Eine kleine Horizontale vom linken Ufer, die unter anderem die beiden 100-Parker-Punkte-Weine
Montrose und
Pontet-Canet umfasste:
Montrose: die beiden Begriffe, die diesen Wein für mich am ehesten beschreiben, sind
Klarheit und
Präzision. Fast schon extreme Konzentration, ohne aber ins Dicke oder gar Überreife abzugleiten, bleibt durchweg kühl und diszipliniert, klassischer Bordeaux vom linken Ufer eben. Enorme innere Spannung; gewaltiges, aber nicht gewalttätiges, extem feinkörniges Tannin; sehr, sehr lang. Eindeutig
premier cru - Qualität und mit dem Potential, eine veritable Bordeaux-Legende zu werden, wenn er seine volle Trinkreife erreicht - was wohl irgendwann nach 2040 der Fall sein dürfte
Während der Montrose seine Herkunft nicht eine Sekunde lang verleugnete, sah das bei
Pontet-Canet ganz anders aus: zunächst fast stumm, machte er mit Luft schnell auf, dann aber --- das soll Bordeaux sein? Irritierter Blick auf das Etikett; doch, es soll. Riecht und schmeckt wie eine hypothetische Cuvée aus einem
grand cru von der Cote de Nuits mit erstklassigem Syrah von der Nordrhone, abgerundet mit einem ordentlichen Schuss garrigue-würzigem Südfranzosen. Himbeeren, Blaubeeren, intensive Kräutertöne, feuchte Erde, dann Chateauneuf-artige Walderdbeere; irritierend vielschichtig, spielt gewissermaßen mit dem Verkoster und bietet laufend neue Facetten - gelegentlich auch mal solche, die an Pauillac erinnern. Wirkt etwas leichtgewichtiger als der Montrose. Ein großer Wein? Ja, sicher. Ein typischer Bordeaux, ein Pauillac gar? Im Moment nicht. Ich bin unsicher, wohin sich der einmal entwickeln wird, einen oberen Platz auf der Rangliste der interessantesten Weine des Jahres hat er aber schon mal sicher.
Die anderen Weine:
Leoville Barton für das Gut ganz ungewöhnlich opulent-fruchtig, im Moment völlig offen, ein Spaßwein auf höchstem Niveau, was vermutlich nicht mehr lange so bleiben wird; der Wein macht mit Luft zunehmend dicht. Wer davon hat, sollte möglichst bald eine Flasche aufmachen.

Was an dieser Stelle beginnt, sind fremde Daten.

===== src/rtl/dmem_arbiter_if.sv =====
// Requester-side bus of the data-memory arbiter: request/address/data out,
// grant and read response back.
interface dmem_arbiter_if #(
    parameter int ADDR_W = 32,
    parameter int DATA_W = 32
) ();
    logic              req;
    logic              we;
    logic [ADDR_W-1:0] addr;
    logic [DATA_W-1:0] wdata;
    logic              gnt;
    logic              rvalid;
    logic [DATA_W-1:0] rdata;

    modport master (
        output req, we, addr, wdata,
        input  gnt, rvalid, rdata
    );

    modport slave (
        input  req, we, addr, wdata,
        output gnt, rvalid, rdata
    );
endinterface


===== src/rtl/dmem_arbiter.sv =====
// Two-requester arbiter for the single-port data memory: zero-latency grant,
// read response routed back one cycle later, contention cycle counter.
module dmem_arbiter #(
    parameter int ADDR_W        = 32,
    parameter int DATA_W        = 32,
    parameter int PRIORITY_MODE = 0,
    parameter int STARVE_LIMIT  = 8
) (
    input  logic              clk,
    input  logic              rst_n,
    dmem_arbiter_if.slave     m0,
    dmem_arbiter_if.slave     m1,
    output logic              mem_en,
    output logic              mem_we,
    output logic [ADDR_W-1:0] mem_addr,
    output logic [DATA_W-1:0] mem_wdata,
    input  logic [DATA_W-1:0] mem_rdata,
    output logic [15:0]       conflict_cnt
);
    localparam logic [7:0] STARVE_MAX = 8'(STARVE_LIMIT);

    logic        r_resp_pending;
    logic        r_resp_id;
    logic        r_last_grant;
    logic [7:0]  r_starve_cnt;
    logic [15:0] r_conflict_cnt;

    logic w_both;
    logic w_pick1;
    logic w_gnt0;
    logic w_gnt1;

    assign w_both = m0.req & m1.req;

    // w_pick1 only matters on a tie; it says which side wins it.
    generate
        if (PRIORITY_MODE == 0) begin : g_round_robin
            assign w_pick1 = ~r_last_grant;
        end else begin : g_fixed
            assign w_pick1 = (r_starve_cnt == STARVE_MAX);
        end
    endgenerate

    assign w_gnt0 = rst_n & m0.req & ~(m1.req &  w_pick1);
    assign w_gnt1 = rst_n & m1.req & ~(m0.req & ~w_pick1);

    assign m0.gnt = w_gnt0;
    assign m1.gnt = w_gnt1;

    assign mem_en    = w_gnt0 | w_gnt1;
    assign mem_we    = w_gnt1 ? m1.we    : (w_gnt0 & m0.we);
    assign mem_addr  = w_gnt1 ? m1.addr  : m0.addr;
    assign mem_wdata = w_gnt1 ? m1.wdata : m0.wdata;

    // Gating with rst_n drops a response whose read was accepted just before reset.
    assign m0.rvalid = rst_n & r_resp_pending & ~r_resp_id;
    assign m1.rvalid = rst_n & r_resp_pending &  r_resp_id;
    assign m0.rdata  = mem_rdata;
    assign m1.rdata  = mem_rdata;

    assign conflict_cnt = r_conflict_cnt;

    always_ff @(posedge clk) begin
        if (!rst_n) begin
            r_resp_pending <= 1'b0;
            r_resp_id      <= 1'b0;
            r_last_grant   <= 1'b1;
            r_starve_cnt   <= 8'd0;
            r_conflict_cnt <= 16'd0;
        end else begin
            r_resp_pending <= (w_gnt0 & ~m0.we) | (w_gnt1 & ~m1.we);
            r_resp_id      <= w_gnt1;
            if (w_gnt0 | w_gnt1) begin
                r_last_grant <= w_gnt1;
            end
            if (!m1.req || w_gnt1) begin
                r_starve_cnt <= 8'd0;
            end else if (r_starve_cnt != STARVE_MAX) begin
                r_starve_cnt <= r_starve_cnt + 8'd1;
            end
            if (w_both && r_conflict_cnt != 16'hFFFF) begin
                r_conflict_cnt <= r_conflict_cnt + 16'd1;
            end
        end
    end
endmodule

Duhart-Milon von allen Weinen des Abends am deutlichsten vom Neuholz geprägt, sehr dicht und enorm gepflegt; sehr gut, aber für mich der am wenigsten interessante Wein des Abends. Schließlich
Lynch Bages: ein Fruchtkonzentrat der Extraklasse, dicht und feinmaschig, geht stilistisch klar in Richtung des Montrose, ohne diesen qualitativ ganz zu erreichen. Dennoch, ein großer LB.
Mit Ausnahme des im Moment völlig offenen Léoville Barton sind das alles Weine für die fernere Zukunft.